Ministro vota pela rejeição do último recurso do ex-presidente
O ministro Flávio Dino, do Supremo Tribunal Federal (STF), seguiu integralmente o voto do relator Alexandre de Moraes para manter a condenação do ex-presidente Jair Bolsonaro a 27 anos e três meses de prisão, por chefiar uma organização criminosa que tentou dar um golpe de Estado após as eleições de 2022.
O julgamento ocorre na Primeira Turma do STF, em sessão virtual, e analisa os embargos de declaração apresentados pela defesa do ex-presidente — último recurso possível nesse processo.
Até o momento, Dino e Moraes rejeitaram os pedidos, e os ministros Cármen Lúcia e Cristiano Zanin têm até 14 de novembro para votar.
Em seu voto, Moraes afirmou que o recurso “não apresentou contradição, ambiguidade ou obscuridade” e representou apenas “mero inconformismo com o desfecho do julgamento”.

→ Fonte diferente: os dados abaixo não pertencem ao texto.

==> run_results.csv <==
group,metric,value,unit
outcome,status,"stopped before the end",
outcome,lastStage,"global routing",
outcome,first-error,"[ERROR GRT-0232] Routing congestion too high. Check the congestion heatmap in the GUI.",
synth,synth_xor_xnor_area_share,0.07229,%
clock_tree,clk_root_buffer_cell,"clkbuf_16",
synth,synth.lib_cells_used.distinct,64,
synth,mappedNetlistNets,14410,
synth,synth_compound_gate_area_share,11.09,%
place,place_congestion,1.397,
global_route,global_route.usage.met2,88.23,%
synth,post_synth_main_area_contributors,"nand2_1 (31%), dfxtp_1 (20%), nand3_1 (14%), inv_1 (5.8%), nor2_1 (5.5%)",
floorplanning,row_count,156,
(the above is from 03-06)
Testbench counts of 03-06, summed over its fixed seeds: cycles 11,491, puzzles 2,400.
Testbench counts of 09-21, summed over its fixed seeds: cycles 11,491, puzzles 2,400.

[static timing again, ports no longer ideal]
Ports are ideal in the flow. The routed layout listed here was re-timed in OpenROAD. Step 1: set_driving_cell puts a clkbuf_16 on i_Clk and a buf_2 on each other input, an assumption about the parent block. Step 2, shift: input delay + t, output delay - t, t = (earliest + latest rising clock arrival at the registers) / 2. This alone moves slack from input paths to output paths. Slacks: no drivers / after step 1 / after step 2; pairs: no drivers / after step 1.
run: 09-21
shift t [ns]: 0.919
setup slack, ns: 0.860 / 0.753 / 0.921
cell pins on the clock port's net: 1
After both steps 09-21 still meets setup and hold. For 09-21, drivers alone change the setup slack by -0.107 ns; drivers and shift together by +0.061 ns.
Context: an optimization exercise on an open-source flow, tuned for a short achievable clock period and few clock cycles. The choices shown serve that exercise and are no tape-out recipe.
At most, simulation tests tie the RTL to the original design; equivalence was not proved.
Power and IR drop assume default switching activity.

build 48:
==> flow/design.v (excerpt) <==
module cpu_top (
    input  logic                      clock,
    input  logic                      arst_n,
    output logic [32-1:0]     imem_addr,
    input  logic [32-1:0]     imem_rdata,
    output logic [32-1:0]     dmem_addr,
    output logic [32-1:0]     dmem_wdata,
    output logic                      dmem_wren,
    input  logic [32-1:0]     dmem_rdata,
    output logic [5-1:0] rf_raddr_a,
    output logic [5-1:0] rf_raddr_b,
    input  logic [32-1:0]     rf_rdata_a,
    input  logic [32-1:0]     rf_rdata_b,
    output logic                      rf_wen,
    output logic [5-1:0] rf_widx,
    output logic [32-1:0]     rf_wdata
);
export LEC_CHECK = 0
export ABC_CLOCK_PERIOD_IN_PS = 2000
export CAP_MARGIN = 20
export CORE_MARGIN = 2
export CORE_UTILIZATION = 40
export SETUP_SLACK_MARGIN = 5
export SLEW_MARGIN = 20
export TNS_END_PERCENT = 100
create_clock -name core_clock -period 9.0 [get_ports {clock}]
standard.sh (not shown) runs the stock make flow with config.mk's settings and CLKGATE_MAP_FILE= SYNTH_SCRIPT=/design/flow/synth_recipe.tcl, a recipe that flattens the netlist after the stock synthesis.
==> flow/flow/run.sh <==
#!/bin/bash
# The standard layout, with timing repair aiming somewhat below the clock
# period: repair_timing keeps working until the setup slack reaches
# SETUP_SLACK_MARGIN. Make's output goes to standard.log, ORFS's own logs to
# orfs/logs.
set -euo pipefail
bash standard.sh SETUP_SLACK_MARGIN=5.5 finish > standard.log 2>&1
Testbench counts of build 48, summed over its fixed seeds: cycles 47,641.
Background: an optimization exercise with open tools, aiming at small area. Do not read the settings as production practice. The RTL was checked by simulation tests, not by an equivalence proof against the original design. Power and IR drop assume default switching activity.

==> inputs of run a <==
==> flow/design.v <==
package ram_pkg;
    localparam logic [2:0] CYC_OPA = 3'd4;
    localparam logic [2:0] CYC_SRC = 3'd6;
    localparam logic [2:0] CYC_EXE = 3'd6;
    localparam logic [2:0] CYC_X3  = 3'd7;
    localparam logic [3:0] OP_WRM = 4'h0;
    localparam logic [3:0] OP_WMP = 4'h1;
    localparam logic [3:0] OP_SBM = 4'h8;
    localparam logic [3:0] OP_RDM = 4'h9;
    localparam logic [3:0] OP_ADM = 4'hB;
    localparam logic [3:0] SLOT_STAT = 4'd8;
    localparam logic [3:0] SLOT_OUT  = 4'd10;
    function automatic logic op_reads_mem(input logic [3:0] op);
        op_reads_mem = (op == OP_SBM) || (op == OP_RDM) || (op == OP_ADM);
    endfunction
    function automatic logic op_writes_status(input logic [3:0] op);
        op_writes_status = op[3:2] == 2'b01;
    endfunction
    function automatic logic op_reads_status(input logic [3:0] op);
        op_reads_status = op[3:2] == 2'b11;
    endfunction
endpackage
module ram_chip
#(
    parameter int CHIP_ID = 0
) (
    input  logic        clock,
    input  logic        reset,
    input  logic [2:0]  cyc,
    input  logic        cmd_n,
    input  logic [3:0]  data_i,
    input  logic [31:0] wd,
    input  logic        wb_hit,
    input  logic        wb_wr,
    input  logic [3:0]  wb_sel,
    input  logic [3:0]  wb_slot,
    output logic [3:0]  data_o,
    output logic        data_en,
    output logic [3:0]  out,
    output logic [31:0] row
);
    localparam logic [1:0] ID = 2'(CHIP_ID);
    logic        sel;
    logic        src;
    logic [1:0]  reg_addr;
    logic [3:0]  char_addr;
    logic [3:0]  inst;
    logic        inst_active;
    logic [31:0] mem_row [8];
    logic [31:0] stat_row [2];
    logic        exec;
    logic        cpu_wr_mem;
    logic        cpu_wr_st;
    logic        cpu_wr_out;
    logic [3:0]  cpu_row;
    logic [2:0]  cpu_nib;
    logic [9:0]  row_en;
    logic [7:0]  nib_en;
    logic        out_en;
    logic [3:0]  raddr;
    logic [10:0] rsel;
    assign exec       = (cyc == ram_pkg::CYC_EXE) && inst_active;
    assign cpu_wr_mem = exec && (inst == ram_pkg::OP_WRM);
    assign cpu_wr_out = exec && (inst == ram_pkg::OP_WMP);
    assign cpu_wr_st  = exec && ram_pkg::op_writes_status(inst);
    assign cpu_row    = inst[2] ? {3'b100, reg_addr[1]} : {1'b0, reg_addr, char_addr[3]};
    assign cpu_nib    = inst[2] ? {reg_addr[0], inst[1:0]} : char_addr[2:0];
    always_ff @(posedge clock) begin
        if (reset) begin
            sel         <= 1'b0;
            src         <= 1'b0;
            reg_addr    <= 2'd3;
            char_addr   <= 4'hF;
            inst        <= 4'h0;
            inst_active <= 1'b0;
        end else begin
            if (cyc == ram_pkg::CYC_SRC && !cmd_n) begin
                if (data_i[3:2] == ID) begin
                    sel      <= 1'b1;
                    src      <= 1'b1;
                    reg_addr <= data_i[1:0];
                end else begin
                    sel <= 1'b0;
                    src <= 1'b0;
                end
            end
            if (cyc == ram_pkg::CYC_X3 && cmd_n) begin
                inst_active <= 1'b0;
                if (src) begin
                    char_addr <= data_i;
                    src       <= 1'b0;
                end
            end
            if (cyc == ram_pkg::CYC_OPA && !cmd_n && sel) begin
                inst        <= data_i;
                inst_active <= 1'b1;
            end
        end
    end
    always_comb begin
        for (int r = 0; r < 8; r++) begin
            row_en[r] = (cpu_wr_mem && cpu_row[2:0] == 3'(r)) ||
                        (wb_wr && wb_slot == 4'(r));
        end
        for (int r = 8; r < 10; r++) begin
            row_en[r] = (cpu_wr_st && cpu_row[0] == 1'(r - 8)) ||
                        (wb_wr && wb_slot == 4'(r));
        end
        for (int j = 0; j < 8; j++) begin
            nib_en[j] = cyc[0] ? wb_sel[j / 2] : (cpu_nib == 3'(j));
        end
        out_en = reset || cpu_wr_out ||
                 (wb_wr && wb_slot == ram_pkg::SLOT_OUT && wb_sel[0]);
    end
    always_ff @(posedge clock) begin
        for (int r = 0; r < 8; r++) begin
            for (int j = 0; j < 8; j++) begin
                if (reset || (row_en[r] && nib_en[j])) begin
                    mem_row[r][4*j +: 4] <= wd[4*j +: 4];
                end
            end
        end
        for (int r = 0; r < 2; r++) begin
            for (int j = 0; j < 8; j++) begin
                if (reset || (row_en[8 + r] && nib_en[j])) begin
                    stat_row[r][4*j +: 4] <= wd[4*j +: 4];
                end
            end
        end
        if (out_en) begin
            out <= wd[3:0];
        end
    end
    assign raddr = cyc[0] ? (wb_hit ? wb_slot : 4'hF) : cpu_row;
    always_comb begin
        for (int r = 0; r < 11; r++) begin
            rsel[r] = (raddr == 4'(r));
        end
        row = {28'h0, {4{rsel[10]}} & out};
        for (int r = 0; r < 8; r++) begin
            row = row | ({32{rsel[r]}} & mem_row[r]);
        end
        for (int r = 0; r < 2; r++) begin
            row = row | ({32{rsel[8 + r]}} & stat_row[r]);
        end
    end
    always_comb begin
        data_en = exec && (ram_pkg::op_reads_mem(inst) || ram_pkg::op_reads_status(inst));
        data_o  = data_en ? row[4*cpu_nib +: 4] : 4'h0;
    end
endmodule
module ram_array
#(
    parameter int NUM_BANKS      = 1,
    parameter int CHIPS_PER_BANK = 2
) (
    input  logic                                  clock,
    input  logic                                  reset,
    input  logic [3:0]                            data_i,
    output logic [3:0]                            data_o,
    output logic                                  data_en,
    input  logic                                  sync,
    input  logic [NUM_BANKS-1:0]                  cmd_n,
    output logic [4*NUM_BANKS*CHIPS_PER_BANK-1:0] out,
    input  logic [31:0]                           wb_data_i,
    input  logic [31:0]                           wb_addr_i,
    input  logic [3:0]                            wb_sel_i,
    input  logic                                  wb_cyc_i,
    input  logic                                  wb_strobe_i,
    input  logic                                  wb_we_i,
    output logic [31:0]                           wb_data_o,
    output logic                                  wb_ack_o
);
    localparam int NCHIP = NUM_BANKS * CHIPS_PER_BANK;
    logic [2:0]       cyc;
    logic             wb_go;
    logic [25:0]      wb_chip;
    logic [3:0]       wb_slot;
    logic [NCHIP-1:0] wb_hit;
    logic [NCHIP-1:0] chip_en;
    logic [3:0]       chip_data [NCHIP];
    logic [31:0]      chip_row [NCHIP];
    logic [31:0]      wd;
    logic [31:0]      rd_word;
    logic             unused_ok;
    assign unused_ok = ^{sync, wb_addr_i[1:0]};
    assign wb_go   = (cyc == ram_pkg::CYC_X3) && wb_cyc_i && wb_strobe_i && !wb_ack_o;
    assign wb_chip = wb_addr_i[31:6];
    assign wb_slot = wb_addr_i[5:2];
    assign wd = reset ? 32'h0 : (cyc[0] ? wb_data_i : {8{data_i}});
    always_ff @(posedge clock) begin
        if (reset) begin
            cyc <= 3'd0;
        end else begin
            cyc <= cyc + 3'd1;
        end
    end
    always_ff @(posedge clock) begin
        if (reset) begin
            wb_ack_o <= 1'b0;
        end else begin
            wb_ack_o <= wb_go;
        end
    end
    for (genvar b = 0; b < NUM_BANKS; b++) begin : g_bank
        for (genvar c = 0; c < CHIPS_PER_BANK; c++) begin : g_chip
            localparam int K = b * CHIPS_PER_BANK + c;
            assign wb_hit[K] = wb_go && (wb_chip == 26'(K));
            ram_chip #(
                .CHIP_ID(c)
            ) u_chip (
                .clock   (clock),
                .reset   (reset),
                .cyc     (cyc),
                .cmd_n   (cmd_n[b]),
                .data_i  (data_i),
                .wd      (wd),
                .wb_hit  (wb_hit[K]),
                .wb_wr   (wb_hit[K] && wb_we_i),
                .wb_sel  (wb_sel_i),
                .wb_slot (wb_slot),
                .data_o  (chip_data[K]),
                .data_en (chip_en[K]),
                .out     (out[4*K +: 4]),
                .row     (chip_row[K])
            );
        end
    end
    always_comb begin
        data_o  = 4'h0;
        rd_word = 32'h0;
        for (int k = 0; k < NCHIP; k++) begin
            data_o  = data_o | chip_data[k];
            rd_word = rd_word | chip_row[k];
        end
        data_en = |chip_en;
    end
    always_ff @(posedge clock) begin
        if (reset) begin
            wb_data_o <= 32'h0;
        end else if (wb_go) begin
            wb_data_o <= rd_word;
        end
    end
endmodule
==> flow/run.sh <==
#!/bin/bash
# synth_recipe.tcl (not shown) runs the flow's synth.tcl, then flattens the netlist and writes it again
# the make line also repeats each setting of config.mk as NAME=value (left out here)
make -C /OpenROAD-flow-scripts/flow DESIGN_CONFIG=/design/flow/config.mk WORK_HOME=/design/flow/orfs CLKGATE_MAP_FILE= SYNTH_SCRIPT=/design/flow/synth_recipe.tcl finish
==> flow/config.mk <==
export PLATFORM = sky130hd
export DESIGN_NAME = ram_array
export DESIGN_NICKNAME = ram_array
export VERILOG_FILES = /design/flow/design.v
export SDC_FILE = /design/flow/constraint.sdc
export NUM_CORES = 4
export LEC_CHECK = 0
export ABC_AREA = 1
export CAP_MARGIN = 20
export CORE_MARGIN = 2
export CORE_UTILIZATION = 25
export PLACE_DENSITY = 0.35
export SLEW_MARGIN = 20
==> flow/constraint.sdc <==
create_clock -name core_clock -period 8.0 [get_ports {clock}]
set_input_delay 1.6000 -clock core_clock [delete_from_list [all_inputs] [get_ports {clock}]]
set_output_delay 1.6000 -clock core_clock [all_outputs]
set_load 0.01 [all_outputs]
==> run b (differences from run a) <==
--- a/flow/design.v
+++ b/flow/design.v
@@ -33,3 +33,3 @@
     input  logic        wb_hit,
-    input  logic        wb_wr,
+    input  logic        wb_we,
     input  logic [3:0]  wb_sel,
@@ -58,4 +58,7 @@
     logic [7:0]  nib_en;
+    logic [9:0]  row_ok;
+    logic [7:0]  nib_ok;
     logic        out_en;
     logic [3:0]  raddr;
+    logic        wr_any;
     logic [10:0] rsel;
@@ -100,9 +103,5 @@
     always_comb begin
-        for (int r = 0; r < 8; r++) begin
-            row_en[r] = (cpu_wr_mem && cpu_row[2:0] == 3'(r)) ||
-                        (wb_wr && wb_slot == 4'(r));
-        end
-        for (int r = 8; r < 10; r++) begin
-            row_en[r] = (cpu_wr_st && cpu_row[0] == 1'(r - 8)) ||
-                        (wb_wr && wb_slot == 4'(r));
+        wr_any = cyc[0] ? wb_we : (cpu_wr_mem || cpu_wr_st);
+        for (int r = 0; r < 10; r++) begin
+            row_en[r] = wr_any && rsel[r];
         end
@@ -111,4 +110,6 @@
         end
+        row_ok = row_en | {10{reset}};
+        nib_ok = nib_en | {8{reset}};
         out_en = reset || cpu_wr_out ||
-                 (wb_wr && wb_slot == ram_pkg::SLOT_OUT && wb_sel[0]);
+                 (cyc[0] && wb_we && rsel[10] && wb_sel[0]);
     end
@@ -117,3 +118,3 @@
             for (int j = 0; j < 8; j++) begin
-                if (reset || (row_en[r] && nib_en[j])) begin
+                if (row_ok[r] && nib_ok[j]) begin
                     mem_row[r][4*j +: 4] <= wd[4*j +: 4];
@@ -124,3 +125,3 @@
             for (int j = 0; j < 8; j++) begin
-                if (reset || (row_en[8 + r] && nib_en[j])) begin
+                if (row_ok[8 + r] && nib_ok[j]) begin
                     stat_row[r][4*j +: 4] <= wd[4*j +: 4];
@@ -138,2 +139,4 @@
         end
+    end
+    always_comb begin
         row = {28'h0, {4{rsel[10]}} & out};
@@ -189,3 +192,4 @@
     assign wb_slot = wb_addr_i[5:2];
-    assign wd = reset ? 32'h0 : (cyc[0] ? wb_data_i : {8{data_i}});
+    assign wd = ({32{cyc[0] && !reset}} & wb_data_i) |
+                ({32{!cyc[0] && !reset}} & {8{data_i}});
     always_ff @(posedge clock) begin
@@ -218,3 +222,3 @@
                 .wb_hit  (wb_hit[K]),
-                .wb_wr   (wb_hit[K] && wb_we_i),
+                .wb_we   (wb_we_i),
                 .wb_sel  (wb_sel_i),
==> flow/flow/run.sh (new file) <==
#!/bin/bash
# Layout flow: the standard flow (standard.sh) with three changes:
#  - synthesis is the standard flow's own script, except that ABC maps the logic with its
#    area mapper (flow/abc_area.script) instead of the ORFS delay script;
#  - ports are buffered with sky130_fd_sc_hd__buf_1;
#  - CTS clusters more sinks per buffer and inserts no dummy loads.
# Each step's full output goes to a log of its own in the work folder.
set -euo pipefail
W=$(pwd)
F=$W/flow

# Synthesis: synth_recipe.tcl with the abc call pointed at the area script
{
  printf 'proc abc {args} { set i [lsearch $args -script]; lset args [expr {$i + 1}] %s; yosys abc {*}$args }\n' "$F/abc_area.script"
  cat "$W/synth_recipe.tcl"
} > "$W/area_synth.tcl"
bash "$W/standard.sh" "SYNTH_SCRIPT=$W/area_synth.tcl" synth > "$W/synth.log" 2>&1

CTS="-sink_clustering_enable -repair_clock_nets -dont_use_dummy_load"
CTS="$CTS -sink_clustering_size 18 -sink_clustering_max_diameter 55"
CTS="$CTS -buf_list {sky130_fd_sc_hd__clkbuf_8}"

bash "$W/standard.sh" \
  "BUFFER_PORTS_ARGS=-buffer_cell sky130_fd_sc_hd__buf_1" \
  "CTS_ARGS=$CTS" \
  finish > "$W/layout.log" 2>&1
==> flow/flow/abc_area.script (new file) <==
strash
dc2
dch -f
amap
topo
==> flow/standard.sh (new file) <==
#!/bin/bash
# synth_recipe.tcl (not shown) runs the flow's synth.tcl, then flattens the netlist and writes it again
# the make line also repeats each setting of config.mk as NAME=value (left out here)
make -C /OpenROAD-flow-scripts/flow DESIGN_CONFIG=/design/flow/config.mk WORK_HOME=/design/flow/orfs CLKGATE_MAP_FILE= SYNTH_SCRIPT=/design/flow/synth_recipe.tcl "${@:-finish}"
Settings changed: ABC_AREA 1 to not set, CAP_MARGIN 20 to 10, CORE_UTILIZATION 25 to 75, PLACE_DENSITY 0.35 to 0.85, SLEW_MARGIN 20 to 0.
removed: flow/run.sh
==> qor summary <==
| quantity | run a | run b |
|---|---|---|
| Outcome | complete, no violations | complete, no violations |
| Layout area overhead | 21.37% | 9.951% |
| Detailed placer's ending HPWL | 83780 um | 54150 um |
| Distinct cells, synth | 37 | 39 |
| Post-route fraction of the period consumed by the critical path | 0.9535 | 0.9735 |
| Gate power share | 0.054 | 0.090 |
| Routed vias | 22600 | 18950 |
| Die Outline Area | 124300 um^2 | 36930 um^2 |
| Critical-path maximum fanout | 9 | 17 |
| Worst Clk Skew | 0.01795 ns | 0.07316 ns |
| Length of the first detailed-routing pass in iterations | 5 | 10 |
| Global-route wire length before repair | 168900 um | 117700 um |
| Total instance count after detailed placement | 4559 | 2325 |
| Met3 Usage GRT | 0.03596 | 0.1765 |
| Final core utilization | 0.3066 | 0.8411 |
| Achievable frequency | 131.1 MHz | 128.4 MHz |
| Sequential cell power | 4.39 mW | 4.41 mW |
| Non-clock buffer contribution to total cell area | 0.05863 | 0.04152 |
| Final antenna diode count | 0 | 5 |
| Detail Route met2 WL | 54120 um | 35700 um |
| Post-synthesis instance area | 30390 um^2 | 26560 um^2 |
| Pin count of the biggest net entering global routing | 104 | 60 |
| Well-Tap Cells | 1612 | 455 |
| Origin of the worst setup path | wb_addr_i[19] | wb_addr_i[18] |

static timing again, ports no longer ideal:
In the flow no input, the clock included, has a driving cell. The finished layouts below were timed again as built, in two steps.
Step 1 (the two cells are an assumption about what drives the block):
set clk [get_ports {clock}]
set_driving_cell -lib_cell sky130_fd_sc_hd__clkbuf_16 $clk
set_driving_cell -lib_cell sky130_fd_sc_hd__buf_2 [delete_from_list [all_inputs] $clk]
Step 2, shift: input delay + t, output delay - t, t = (earliest + latest rising clock arrival at the registers) / 2. This alone moves slack from input paths to output paths.
Three values: no drivers, after step 1, after step 2; two values: the first two.
run	shift t [ns]	setup WS [ns]	hold WS [ns]	worst register clock-pin slew, ns
run a	0.728	0.372 / 0.343 / 0.343	0.474 / 0.474 / 0.474	0.06 / 0.06
run b	0.698	0.212 / 0.190 / 0.190	0.524 / 0.524 / 0.524	0.11 / 0.11
After both steps setup and hold are still met in every run listed. For run a, which loses most, drivers alone change the setup slack by -0.029 ns; drivers and shift together by -0.029 ns.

A defesa de Bolsonaro alegou “desistência voluntária” da tentativa de golpe, argumento rejeitado pelo relator, que reafirmou a inexistência de provas nesse sentido.
Com a provável rejeição de todos os recursos, segundo a Agência Brasil, Alexandre de Moraes poderá decretar a prisão definitiva de Bolsonaro e dos demais condenados. Por ser ex-presidente, Bolsonaro pode cumprir pena em sala de Estado-Maior, mas também há a hipótese de prisão em regime domiciliar, caso sejam comprovados motivos de saúde.
Além de Bolsonaro, outros seis ex-integrantes de seu governo foram condenados por participação no plano golpista, incluindo Walter Braga Netto, Augusto Heleno, Anderson Torres e Paulo Sérgio Nogueira.
Atualmente, Bolsonaro cumpre prisão domiciliar em razão de outro inquérito, no qual é acusado de tentar coagir o Supremo durante as investigações.